The justices’ refusal to get involved will potentially make it much harder for challenges to such at-large systems of voting – that challengers call a “relic of Jim Crow” – to move forward in three states in the South.
The five members of Georgia’s Public Service Commission are each elected in staggered, statewide votes – a system that a federal judge said violated the Voting Rights Act. That ruling was then reversed by the 11th US Circuit Court of Appeals, prompting the Black voters’ appeal to the Supreme Court.
In declining to take up the case Monday, the Supreme Court did not say anything on the merits of the arguments. However, the move leaves standing an 11th Circuit precedent that could affect other Voting Rights Act lawsuits brought in Florida, Georgia and Alabama, the three states the circuit covers.

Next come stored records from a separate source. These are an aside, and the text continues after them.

### src/hdl/tow_pkg.sv
`timescale 1ns / 1ps
// ============================================================================
// tow_pkg: shared types and constants of the transient onset window detector
// Holds the word formats of both channels, the register map, the register
// reset values and the event word that passes from front end to back end.
// ============================================================================
package tow_pkg;

   // Field widths of the channel words.
   localparam int INDEX_BITS = 20;
   localparam int LEVEL_BITS = 16;
   localparam int CONF_BITS  = 16;

   // Register port geometry.
   localparam int CSR_ADDR_BITS = 5;
   localparam int CSR_DATA_BITS = 32;
   localparam int REG_SEL_BITS  = 3;

   // Register indexes.
   localparam logic [REG_SEL_BITS-1:0] REG_ONSET_THRESHOLD = 3'd0;
   localparam logic [REG_SEL_BITS-1:0] REG_FLOOR_LEVEL     = 3'd1;
   localparam logic [REG_SEL_BITS-1:0] REG_MIN_DURATION    = 3'd2;
   localparam logic [REG_SEL_BITS-1:0] REG_MAX_DURATION    = 3'd3;
   localparam logic [REG_SEL_BITS-1:0] REG_MIN_GAP         = 3'd4;

   // Register reset values.
   localparam logic signed [LEVEL_BITS-1:0] RESET_ONSET_THRESHOLD = 16'sd1536;
   localparam logic signed [LEVEL_BITS-1:0] RESET_FLOOR_LEVEL     = -16'sd15360;
   localparam logic [INDEX_BITS-1:0]        RESET_MIN_DURATION    = 20'd2;
   localparam logic [INDEX_BITS-1:0]        RESET_MAX_DURATION    = 20'd100;
   localparam logic [INDEX_BITS-1:0]        RESET_MIN_GAP         = 20'd5;

   // Confidence end points, 0.0 and saturated 1.0.
   localparam logic [CONF_BITS-1:0] CONF_ZERO = '0;
   localparam logic [CONF_BITS-1:0] CONF_ONE  = '1;

   // Input word.
   typedef struct packed {
      logic signed [LEVEL_BITS-1:0] frame_level;
      logic                         final_item;
   } tow_req_type;

   // Result word.
   typedef struct packed {
      logic [INDEX_BITS-1:0] start_index;
      logic [INDEX_BITS-1:0] end_index;
      logic [CONF_BITS-1:0]  confidence;
      logic                  last_of_run;
   } tow_rsp_type;

   // Register file contents.
   typedef struct packed {
      logic signed [LEVEL_BITS-1:0] onset_threshold;
      logic signed [LEVEL_BITS-1:0] floor_level;
      logic [INDEX_BITS-1:0]        min_duration_frames;
      logic [INDEX_BITS-1:0]        max_duration_frames;
      logic [INDEX_BITS-1:0]        min_gap_frames;
   } tow_cfg_type;

   // Event word: a closed window of sufficient length and/or a flush request.
   typedef struct packed {
      logic                         has_window;
      logic                         flush;
      logic [INDEX_BITS-1:0]        start_index;
      logic [INDEX_BITS-1:0]        end_index;
      logic signed [LEVEL_BITS-1:0] peak;
   } tow_event_type;

   // Queue fill status.
   typedef struct packed {
      logic empty;
      logic full;
   } tow_queue_status_type;

endpackage

### src/hdl/tow_csr.sv
`timescale 1ns / 1ps
// ============================================================================
// tow_csr: configuration registers
// APB-style register file with five registers at word addresses, always
// ready, with combinational read data.
// ============================================================================
module tow_csr (
   input  logic                                clock,
   input  logic                                reset,
   input  logic                                psel,
   input  logic                                penable,
   input  logic                                pwrite,
   input  logic [tow_pkg::CSR_ADDR_BITS-1:0]   paddr,
   input  logic [tow_pkg::CSR_DATA_BITS-1:0]   pwdata,
   output logic [tow_pkg::CSR_DATA_BITS-1:0]   prdata,
   output logic                                pready,
   output tow_pkg::tow_cfg_type                cfg
);

   tow_pkg::tow_cfg_type                 cfg_ff;
   tow_pkg::tow_cfg_type                 cfg_in;
   logic [tow_pkg::REG_SEL_BITS-1:0]     reg_sel;
   logic                                 write_strobe;

   assign pready       = 1'b1;
   assign reg_sel      = paddr[tow_pkg::CSR_ADDR_BITS-1:2];
   assign write_strobe = psel && penable && pwrite;
   assign cfg          = cfg_ff;

   // Register write decode.
   always_comb begin
      cfg_in = cfg_ff;
      if (write_strobe) begin
         case (reg_sel)
            tow_pkg::REG_ONSET_THRESHOLD: begin
               cfg_in.onset_threshold = pwdata[tow_pkg::LEVEL_BITS-1:0];
            end
            tow_pkg::REG_FLOOR_LEVEL: begin
               cfg_in.floor_level = pwdata[tow_pkg::LEVEL_BITS-1:0];
            end
            tow_pkg::REG_MIN_DURATION: begin
               cfg_in.min_duration_frames = pwdata[tow_pkg::INDEX_BITS-1:0];
            end
            tow_pkg::REG_MAX_DURATION: begin
               cfg_in.max_duration_frames = pwdata[tow_pkg::INDEX_BITS-1:0];
            end
            tow_pkg::REG_MIN_GAP: begin
               cfg_in.min_gap_frames = pwdata[tow_pkg::INDEX_BITS-1:0];
            end
            default: begin
               cfg_in = cfg_ff;
            end
         endcase
      end
   end

   always_ff @(posedge clock) begin
      if (reset) begin
         cfg_ff.onset_threshold     <= tow_pkg::RESET_ONSET_THRESHOLD;
         cfg_ff.floor_level         <= tow_pkg::RESET_FLOOR_LEVEL;
         cfg_ff.min_duration_frames <= tow_pkg::RESET_MIN_DURATION;
         cfg_ff.max_duration_frames <= tow_pkg::RESET_MAX_DURATION;
         cfg_ff.min_gap_frames      <= tow_pkg::RESET_MIN_GAP;
      end else begin
         cfg_ff <= cfg_in;
      end
   end

   // Read mux; the level registers read back sign-extended.
   always_comb begin
      case (reg_sel)
         tow_pkg::REG_ONSET_THRESHOLD: begin
            prdata = tow_pkg::CSR_DATA_BITS'(cfg_ff.onset_threshold);
         end
         tow_pkg::REG_FLOOR_LEVEL: begin
            prdata = tow_pkg::CSR_DATA_BITS'(cfg_ff.floor_level);
         end
         tow_pkg::REG_MIN_DURATION: begin
            prdata = tow_pkg::CSR_DATA_BITS'(cfg_ff.min_duration_frames);
         end
         tow_pkg::REG_MAX_DURATION: begin
            prdata = tow_pkg::CSR_DATA_BITS'(cfg_ff.max_duration_frames);
         end
         tow_pkg::REG_MIN_GAP: begin
            prdata = tow_pkg::CSR_DATA_BITS'(cfg_ff.min_gap_frames);
         end
         default: begin
            prdata = '0;
         end
      endcase
   end

endmodule

### src/hdl/tow_front.sv
`timescale 1ns / 1ps
// ============================================================================
// tow_front: frame classifier
// Takes one level word per hop frame, tracks onset and the open window, and
// pushes an event word whenever a window of sufficient length closes or the
// buffer ends.
// ============================================================================
module tow_front (
   input  logic                          clock,
   input  logic                          reset,
   input  tow_pkg::tow_cfg_type          cfg,
   input  logic                          req_valid,
   output logic                          req_ready,
   input  tow_pkg::tow_req_type          req_data,
   input  tow_pkg::tow_queue_status_type q_stat,
   output logic                          push,
   output tow_pkg::tow_event_type        push_data
);

   logic [tow_pkg::INDEX_BITS-1:0]        frame_counter_ff, frame_counter_in;
   logic signed [tow_pkg::LEVEL_BITS-1:0] prev_level_ff, prev_level_in;
   logic                                  prev_valid_ff, prev_valid_in;
   logic                                  window_open_ff, window_open_in;
   logic [tow_pkg::INDEX_BITS-1:0]        window_start_ff, window_start_in;
   logic signed [tow_pkg::LEVEL_BITS-1:0] window_peak_ff, window_peak_in;

   logic                                  accept;
   logic                                  final_item;
   logic signed [tow_pkg::LEVEL_BITS-1:0] level;
   logic signed [tow_pkg::LEVEL_BITS-1:0] peak_upd;
   logic signed [tow_pkg::LEVEL_BITS-1:0] close_peak;
   logic signed [tow_pkg::LEVEL_BITS:0]   flux;
   logic signed [tow_pkg::LEVEL_BITS:0]   thr_ext;
   logic [tow_pkg::INDEX_BITS-1:0]        idx;
   logic [tow_pkg::INDEX_BITS-1:0]        idx_back;
   logic [tow_pkg::INDEX_BITS-1:0]        close_start;
   logic [tow_pkg::INDEX_BITS-1:0]        open_span;
   logic [tow_pkg::INDEX_BITS-1:0]        close_span;
   logic                                  open_now;
   logic                                  level_close;
   logic                                  close_any;
   logic                                  kept;

   assign req_ready  = !q_stat.full;
   assign accept     = req_valid && req_ready;
   assign level      = req_data.frame_level;
   assign final_item = req_data.final_item;
   assign idx        = frame_counter_ff;
   assign idx_back   = idx - tow_pkg::INDEX_BITS'(1);

   // Rise detection against the previous frame.
   assign flux    = {level[tow_pkg::LEVEL_BITS-1], level}
                  - {prev_level_ff[tow_pkg::LEVEL_BITS-1], prev_level_ff};
   assign thr_ext = {cfg.onset_threshold[tow_pkg::LEVEL_BITS-1], cfg.onset_threshold};
   assign open_now = prev_valid_ff && !window_open_ff && (flux > thr_ext);

   // Open window: peak tracking and closing by floor or by length.
   assign peak_upd    = (level > window_peak_ff) ? level : window_peak_ff;
   assign open_span   = idx - window_start_ff;
   assign level_close = prev_valid_ff && window_open_ff &&
                        ((level < cfg.floor_level) ||
                         (open_span > cfg.max_duration_frames));

   // A window also closes at the last frame, even one that opened there.
   assign close_any   = level_close ||
                        (final_item && (window_open_ff || open_now));
   assign close_start = open_now ? idx_back : window_start_ff;
   assign close_peak  = open_now ? level : peak_upd;
   assign close_span  = idx - close_start;
   assign kept        = close_any && (close_span >= cfg.min_duration_frames);

   // Event word toward the back end.
   assign push                  = accept && (kept || final_item);
   assign push_data.has_window  = kept;
   assign push_data.flush       = final_item;
   assign push_data.start_index = close_start;
   assign push_data.end_index   = idx;
   assign push_data.peak        = close_peak;

   // Per-buffer state update.
   always_comb begin
      frame_counter_in = frame_counter_ff;
      prev_level_in    = prev_level_ff;
      prev_valid_in    = prev_valid_ff;
      window_open_in   = window_open_ff;
      window_start_in  = window_start_ff;
      window_peak_in   = window_peak_ff;
      if (accept) begin
         if (final_item) begin
            frame_counter_in = '0;
            prev_valid_in    = 1'b0;
            window_open_in   = 1'b0;
         end else begin
            frame_counter_in = idx + tow_pkg::INDEX_BITS'(1);
            prev_level_in    = level;
            prev_valid_in    = 1'b1;
            if (open_now) begin
               window_open_in  = 1'b1;
               window_start_in = idx_back;
               window_peak_in  = level;
            end else if (window_open_ff) begin
               window_peak_in = peak_upd;
               if (level_close) begin
                  window_open_in = 1'b0;
               end
            end
         end
      end
   end

   always_ff @(posedge clock) begin
      if (reset) begin
         frame_counter_ff <= '0;
         prev_valid_ff    <= 1'b0;
         window_open_ff   <= 1'b0;
      end else begin
         frame_counter_ff <= frame_counter_in;
         prev_valid_ff    <= prev_valid_in;
         window_open_ff   <= window_open_in;
      end
   end

   always_ff @(posedge clock) begin
      prev_level_ff   <= prev_level_in;
      window_start_ff <= window_start_in;
      window_peak_ff  <= window_peak_in;
   end

endmodule

### src/hdl/tow_queue.sv
`timescale 1ns / 1ps
// ============================================================================
// tow_queue: event queue
// Small register FIFO that decouples the frame classifier from the
// confidence and merge engine.
// ============================================================================
module tow_queue #(
   parameter int DEPTH = 4
) (
   input  logic                          clock,
   input  logic                          reset,
   input  logic                          push,
   input  tow_pkg::tow_event_type        push_data,
   input  logic                          pop,
   output tow_pkg::tow_event_type        pop_data,
   output tow_pkg::tow_queue_status_type stat
);

   localparam int PTR_BITS   = (DEPTH > 1) ? $clog2(DEPTH) : 1;
   localparam int COUNT_BITS = $clog2(DEPTH + 1);

   tow_pkg::tow_event_type  entry_ff [DEPTH];
   logic [PTR_BITS-1:0]     wr_ptr_ff, wr_ptr_in;
   logic [PTR_BITS-1:0]     rd_ptr_ff, rd_ptr_in;
   logic [COUNT_BITS-1:0]   count_ff, count_in;
   logic                    do_push;
   logic                    do_pop;

   assign stat.empty = (count_ff == '0);
   assign stat.full  = (count_ff == COUNT_BITS'(DEPTH));
   assign do_push    = push && !stat.full;
   assign do_pop     = pop && !stat.empty;
   assign pop_data   = entry_ff[rd_ptr_ff];

   // Pointer and fill count update.
   always_comb begin
      wr_ptr_in = wr_ptr_ff;
      rd_ptr_in = rd_ptr_ff;
      count_in  = count_ff;
      if (do_push) begin
         wr_ptr_in = (wr_ptr_ff == PTR_BITS'(DEPTH - 1)) ? '0
                   : wr_ptr_ff + PTR_BITS'(1);
      end
      if (do_pop) begin
         rd_ptr_in = (rd_ptr_ff == PTR_BITS'(DEPTH - 1)) ? '0
                   : rd_ptr_ff + PTR_BITS'(1);
      end
      if (do_push && !do_pop) begin
         count_in = count_ff + COUNT_BITS'(1);
      end else if (do_pop && !do_push) begin
         count_in = count_ff - COUNT_BITS'(1);
      end
   end

   always_ff @(posedge clock) begin
      if (reset) begin
         wr_ptr_ff <= '0;
         rd_ptr_ff <= '0;
         count_ff  <= '0;
      end else begin
         wr_ptr_ff <= wr_ptr_in;
         rd_ptr_ff <= rd_ptr_in;
         count_ff  <= count_in;
      end
   end

   always_ff @(posedge clock) begin
      if (do_push) begin
         entry_ff[wr_ptr_ff] <= push_data;
      end
   end

endmodule

### src/hdl/tow_back.sv
`timescale 1ns / 1ps
// ============================================================================
// tow_back: confidence and merge engine
// Pops event words, works out the confidence with a serial restoring divide,
// merges close windows into the held detection and emits result words
// through an output register.
// ============================================================================
module tow_back (
   input  logic                          clock,
   input  logic                          reset,
   input  tow_pkg::tow_cfg_type          cfg,
   input  tow_pkg::tow_queue_status_type q_stat,
   output logic                          pop,
   input  tow_pkg::tow_event_type        pop_data,
   output logic                          rsp_valid,
   input  logic                          rsp_ready,
   output tow_pkg::tow_rsp_type          rsp_data
);

   localparam int LB        = tow_pkg::LEVEL_BITS;
   localparam int STEP_BITS = $clog2(tow_pkg::CONF_BITS);

   typedef enum logic [3:0] {
      ST_IDLE    = 4'b0001,
      ST_DIVIDE  = 4'b0010,
      ST_RESOLVE = 4'b0100,
      ST_FLUSH   = 4'b1000
   } state_type;

   state_type                             state_ff, state_in;
   tow_pkg::tow_event_type                ev_ff, ev_in;
   logic [STEP_BITS-1:0]                  step_ff, step_in;
   logic [LB:0]                           rem_ff, rem_in;
   logic [LB:0]                           den_ff, den_in;
   logic [tow_pkg::CONF_BITS-1:0]         quot_ff, quot_in;
   logic                                  pend_valid_ff, pend_valid_in;
   logic [tow_pkg::INDEX_BITS-1:0]        pend_start_ff, pend_start_in;
   logic [tow_pkg::INDEX_BITS-1:0]        pend_end_ff, pend_end_in;
   logic [tow_pkg::CONF_BITS-1:0]         pend_conf_ff, pend_conf_in;
   logic                                  rsp_valid_ff, rsp_valid_in;
   tow_pkg::tow_rsp_type                  rsp_ff, rsp_in;

   logic signed [LB:0]                    num;
   logic signed [LB:0]                    den;
   logic [LB+1:0]                         trial;
   logic [tow_pkg::INDEX_BITS-1:0]        gap;
   logic                                  merge;
   logic                                  out_free;

   assign rsp_valid = rsp_valid_ff;
   assign rsp_data  = rsp_ff;
   assign out_free  = !rsp_valid_ff || rsp_ready;
   assign pop       = (state_ff == ST_IDLE) && !q_stat.empty;

   // Confidence operands: peak above floor over the floor's depth.
   assign num = {pop_data.peak[LB-1], pop_data.peak}
              - {cfg.floor_level[LB-1], cfg.floor_level};
   assign den = -{cfg.floor_level[LB-1], cfg.floor_level};

   // One restoring divide step.
   assign trial = {rem_ff, 1'b0} - {1'b0, den_ff};

   // Merge test against the held detection.
   assign gap   = ev_ff.start_index - pend_end_ff;
   assign merge = pend_valid_ff && (gap < cfg.min_gap_frames);

   always_comb begin
      state_in      = state_ff;
      ev_in         = ev_ff;
      step_in       = step_ff;
      rem_in        = rem_ff;
      den_in        = den_ff;
      quot_in       = quot_ff;
      pend_valid_in = pend_valid_ff;
      pend_start_in = pend_start_ff;
      pend_end_in   = pend_end_ff;
      pend_conf_in  = pend_conf_ff;
      rsp_valid_in  = rsp_valid_ff && !rsp_ready;
      rsp_in        = rsp_ff;
      case (state_ff)
         // Take the next event word and settle the easy confidence cases.
         ST_IDLE: begin
            if (pop) begin
               ev_in = pop_data;
               if (!pop_data.has_window) begin
                  state_in = ST_FLUSH;
               end else if (!cfg.floor_level[LB-1] || (num <= 0)) begin
                  quot_in  = tow_pkg::CONF_ZERO;
                  state_in = ST_RESOLVE;
               end else if (num >= den) begin
                  quot_in  = tow_pkg::CONF_ONE;
                  state_in = ST_RESOLVE;
               end else begin
                  rem_in   = num;
                  den_in   = den;
                  quot_in  = tow_pkg::CONF_ZERO;
                  step_in  = STEP_BITS'(tow_pkg::CONF_BITS - 1);
                  state_in = ST_DIVIDE;
               end
            end
         end
         // One quotient bit per cycle.
         ST_DIVIDE: begin
            if (!trial[LB+1]) begin
               rem_in  = trial[LB:0];
               quot_in = {quot_ff[tow_pkg::CONF_BITS-2:0], 1'b1};
            end else begin
               rem_in  = {rem_ff[LB-1:0], 1'b0};
               quot_in = {quot_ff[tow_pkg::CONF_BITS-2:0], 1'b0};
            end
            step_in = step_ff - STEP_BITS'(1);
            if (step_ff == '0) begin
               state_in = ST_RESOLVE;
            end
         end
         // Merge into the held detection, or push it out and hold the new one.
         ST_RESOLVE: begin
            if (merge) begin
               pend_end_in = ev_ff.end_index;
               if (quot_ff > pend_conf_ff) begin
                  pend_conf_in = quot_ff;
               end
               state_in = ev_ff.flush ? ST_FLUSH : ST_IDLE;
            end else if (!pend_valid_ff || out_free) begin
               if (pend_valid_ff) begin
                  rsp_valid_in       = 1'b1;
                  rsp_in.start_index = pend_start_ff;
                  rsp_in.end_index   = pend_end_ff;
                  rsp_in.confidence  = pend_conf_ff;
                  rsp_in.last_of_run = !ev_ff.flush;
               end
               pend_valid_in = 1'b1;
               pend_start_in = ev_ff.start_index;
               pend_end_in   = ev_ff.end_index;
               pend_conf_in  = quot_ff;
               state_in      = ev_ff.flush ? ST_FLUSH : ST_IDLE;
            end
         end
         // End of buffer: emit whatever is still held.
         ST_FLUSH: begin
            if (!pend_valid_ff) begin
               state_in = ST_IDLE;
            end else if (out_free) begin
               rsp_valid_in       = 1'b1;
               rsp_in.start_index = pend_start_ff;
               rsp_in.end_index   = pend_end_ff;
               rsp_in.confidence  = pend_conf_ff;
               rsp_in.last_of_run = 1'b1;
               pend_valid_in      = 1'b0;
               state_in           = ST_IDLE;
            end
         end
         default: begin
            state_in = ST_IDLE;
         end
      endcase
   end

   always_ff @(posedge clock) begin
      if (reset) begin
         state_ff      <= ST_IDLE;
         pend_valid_ff <= 1'b0;
         rsp_valid_ff  <= 1'b0;
         step_ff       <= '0;
      end else begin
         state_ff      <= state_in;
         pend_valid_ff <= pend_valid_in;
         rsp_valid_ff  <= rsp_valid_in;
         step_ff       <= step_in;
      end
   end

   always_ff @(posedge clock) begin
      ev_ff         <= ev_in;
      rem_ff        <= rem_in;
      den_ff        <= den_in;
      quot_ff       <= quot_in;
      pend_start_ff <= pend_start_in;
      pend_end_ff   <= pend_end_in;
      pend_conf_ff  <= pend_conf_in;
      rsp_ff        <= rsp_in;
   end

endmodule
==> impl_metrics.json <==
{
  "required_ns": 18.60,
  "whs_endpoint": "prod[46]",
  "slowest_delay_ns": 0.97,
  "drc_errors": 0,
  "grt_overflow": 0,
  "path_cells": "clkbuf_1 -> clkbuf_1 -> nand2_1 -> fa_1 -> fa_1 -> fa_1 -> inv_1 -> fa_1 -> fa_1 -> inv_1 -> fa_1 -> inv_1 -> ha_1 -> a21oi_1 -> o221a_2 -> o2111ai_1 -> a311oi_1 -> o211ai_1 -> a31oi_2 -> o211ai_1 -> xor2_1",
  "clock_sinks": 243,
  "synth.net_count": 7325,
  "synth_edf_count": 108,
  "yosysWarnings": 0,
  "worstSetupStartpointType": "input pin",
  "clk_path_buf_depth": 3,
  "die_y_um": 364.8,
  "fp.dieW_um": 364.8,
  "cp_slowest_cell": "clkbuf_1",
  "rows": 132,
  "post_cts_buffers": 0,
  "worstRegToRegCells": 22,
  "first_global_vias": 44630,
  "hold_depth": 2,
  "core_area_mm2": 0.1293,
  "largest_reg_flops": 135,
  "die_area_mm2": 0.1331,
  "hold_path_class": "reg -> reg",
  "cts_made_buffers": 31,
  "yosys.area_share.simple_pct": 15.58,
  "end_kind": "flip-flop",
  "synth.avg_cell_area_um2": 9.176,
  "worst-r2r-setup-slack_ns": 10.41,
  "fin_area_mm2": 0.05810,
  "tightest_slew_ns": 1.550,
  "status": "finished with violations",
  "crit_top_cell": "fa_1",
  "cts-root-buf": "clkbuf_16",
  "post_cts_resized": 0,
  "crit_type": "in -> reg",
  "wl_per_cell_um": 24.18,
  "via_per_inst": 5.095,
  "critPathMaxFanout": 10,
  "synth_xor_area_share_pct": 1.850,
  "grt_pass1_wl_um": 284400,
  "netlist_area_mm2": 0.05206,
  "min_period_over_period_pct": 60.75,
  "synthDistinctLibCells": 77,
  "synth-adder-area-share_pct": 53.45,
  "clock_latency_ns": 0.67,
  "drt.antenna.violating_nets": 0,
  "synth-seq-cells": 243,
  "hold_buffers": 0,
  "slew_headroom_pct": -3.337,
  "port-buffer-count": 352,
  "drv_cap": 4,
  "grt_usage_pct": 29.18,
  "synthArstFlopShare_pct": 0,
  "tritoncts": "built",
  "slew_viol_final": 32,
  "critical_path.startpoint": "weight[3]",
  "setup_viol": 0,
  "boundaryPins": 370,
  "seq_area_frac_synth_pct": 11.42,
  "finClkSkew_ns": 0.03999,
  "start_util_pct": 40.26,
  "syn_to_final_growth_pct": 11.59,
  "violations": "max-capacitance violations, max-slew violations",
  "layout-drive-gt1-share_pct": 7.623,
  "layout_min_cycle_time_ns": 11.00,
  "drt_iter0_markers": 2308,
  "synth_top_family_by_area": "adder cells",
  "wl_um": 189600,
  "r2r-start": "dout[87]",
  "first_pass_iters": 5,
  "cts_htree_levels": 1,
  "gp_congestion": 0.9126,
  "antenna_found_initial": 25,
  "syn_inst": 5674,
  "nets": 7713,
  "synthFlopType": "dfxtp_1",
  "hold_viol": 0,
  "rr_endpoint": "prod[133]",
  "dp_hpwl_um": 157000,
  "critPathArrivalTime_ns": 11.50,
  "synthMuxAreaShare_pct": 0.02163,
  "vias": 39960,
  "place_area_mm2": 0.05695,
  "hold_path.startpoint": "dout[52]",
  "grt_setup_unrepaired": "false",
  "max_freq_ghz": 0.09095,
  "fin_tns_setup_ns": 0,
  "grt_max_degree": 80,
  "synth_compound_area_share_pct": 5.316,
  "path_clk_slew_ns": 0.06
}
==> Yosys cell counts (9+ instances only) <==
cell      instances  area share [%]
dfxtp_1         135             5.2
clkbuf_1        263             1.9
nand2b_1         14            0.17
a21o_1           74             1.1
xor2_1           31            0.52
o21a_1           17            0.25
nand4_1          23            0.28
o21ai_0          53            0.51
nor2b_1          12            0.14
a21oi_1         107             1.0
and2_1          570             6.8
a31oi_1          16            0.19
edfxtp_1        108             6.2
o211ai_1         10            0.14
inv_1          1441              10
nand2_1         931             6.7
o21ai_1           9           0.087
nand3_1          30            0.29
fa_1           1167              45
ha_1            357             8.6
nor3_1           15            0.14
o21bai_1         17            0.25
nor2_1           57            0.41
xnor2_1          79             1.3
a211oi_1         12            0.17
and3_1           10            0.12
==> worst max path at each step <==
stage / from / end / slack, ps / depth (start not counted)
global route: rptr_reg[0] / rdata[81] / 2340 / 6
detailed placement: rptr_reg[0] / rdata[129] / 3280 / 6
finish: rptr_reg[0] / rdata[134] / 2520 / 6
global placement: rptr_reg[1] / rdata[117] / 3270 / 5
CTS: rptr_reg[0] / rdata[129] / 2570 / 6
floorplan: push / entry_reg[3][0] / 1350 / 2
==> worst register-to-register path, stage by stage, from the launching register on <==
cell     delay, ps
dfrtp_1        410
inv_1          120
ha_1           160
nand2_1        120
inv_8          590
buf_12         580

The 11th Circuit concluded that the Black voters’ challenge failed because they did not put forward a remedy to cure the alleged vote dilution that would maintain the at-large system the state had chosen for the commission.
In their request, the voters noted that, if allowed to stand, the 11th Circuit precedent would make it more difficult, if not impossible, for other Voting Rights Act challenges to be brought against at-large election schemes, including challenges to local entities – like school boards – that use that method of election.
Georgia Attorney General Chris Carr said in court briefs that the Supreme Court should not take up the case and stressed the “unique” nature of the commission, which is Georgia’s regulator for investor-owned utilities like power plants and telecommunications. His brief suggested that the appeals court did not foreclose challenges to other government entities that use at-large methods of election.
“In other cases, with other government bodies, the outcome may be different, and there is no reason to intervene here, specifically,” the Georgia brief said.
In an earlier phase of the case, the Supreme Court sided with the Black voters by restoring a trial court order that delayed the 2022 elections of two of the commission seats so that the legislature could create a new system of electing the commissioners.